ISAs were launched by the Government in 1999 to replace TESSAs and PEPs as a tax efficient way of saving and investing money – you do not have to pay tax on any interest, capital gains or profits arising from the account.

ISAs are available to all adults; £7,000 can be invested per tax year (April 6 until April 5 the following year), and this allowance can either be split - up to £3,000 in cash and the rest in shares, or you can invest the entire £7,000 in shares.

The reports - Individual Attitudes to Saving: Effect of ISAs on People's Saving Behaviour Research into Attitudes and Motivations for Saving in ISAs and Saving in ISA revealed that the tax incentives offered through ISAs have encouraged people to save; one third of adults in the UK now has an ISA.

Economic Secretary to the Treasury, Kitty Ussher, MP, said: "This research helps to confirm the success of ISAs in encouraging people to save, enabling them to build up a financial asset.

"Next year we will be introducing reforms to build on that success.
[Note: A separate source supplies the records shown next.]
This is an optimization exercise on Yosys and OpenROAD, whose aim is small area, a short achievable clock period and few clock cycles per item, not a production implementation. At most, simulation tests tie the RTL to the original design; equivalence was not proved.

==> flow/design.v <==
package mep_pkg;
    localparam int RADIUS_W = 5;
    localparam int FIELD_W  = 10;
    localparam int SQ_W     = 2 * RADIUS_W;
    localparam int K_W      = 17;
    localparam int T_W      = 16;
    localparam int COORD_BITS_DEFAULT = 11;
    localparam int CFG_IDX_W = 1;
    localparam logic [RADIUS_W-1:0] RADIUS_X_RESET = 5'd5;
    localparam logic [RADIUS_W-1:0] RADIUS_Y_RESET = 5'd2;
endpackage
Background: an optimization exercise with open tools, aiming at small area, a short achievable clock period and few clock cycles. Do not read the settings as production practice. In this exercise RTL edits were held to simulation tests only and were not proved equivalent to the original.

==> inputs of run K <==
==> flow/design.v <==
package twt_pkg;
    localparam int TAG_W      = 32;
    localparam int TOP_BYTE_W = 8;
    localparam int MODE_W     = 2;
    localparam int STATUS_W   = 3;
    localparam int SLOT_OUT_W = 8;
    localparam logic [MODE_W-1:0] MODE_ADD    = 2'd0;
    localparam logic [MODE_W-1:0] MODE_REMOVE = 2'd1;
    localparam logic [MODE_W-1:0] MODE_CHECK  = 2'd2;
    typedef enum logic [STATUS_W-1:0] {
        ST_ADDED     = 3'd0,
        ST_EXISTS    = 3'd1,
        ST_FULL      = 3'd2,
        ST_REMOVED   = 3'd3,
        ST_NOT_FOUND = 3'd4,
        ST_PRESENT   = 3'd5,
        ST_ABSENT    = 3'd6
    } status_t;
    typedef enum logic [1:0] {
        S_IDLE  = 2'd0,
        S_SCAN  = 2'd1,
        S_WRITE = 2'd2,
        S_RESP  = 2'd3
    } state_t;
endpackage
We will make ISAs simpler to use, more flexible, and more generous with a higher investment limit. We hope that these changes encourage even more people to use ISAs to save."

The reforms, due to come into effect in April 2008, will see the ISA investment allowance go up to £7,200, with the cash portion allowance increasing to £3,600, and savers will be able to transfer some or all of the money saved in previous tax years from cash ISAs to stocks and shares ISAs without affecting their annual allowance.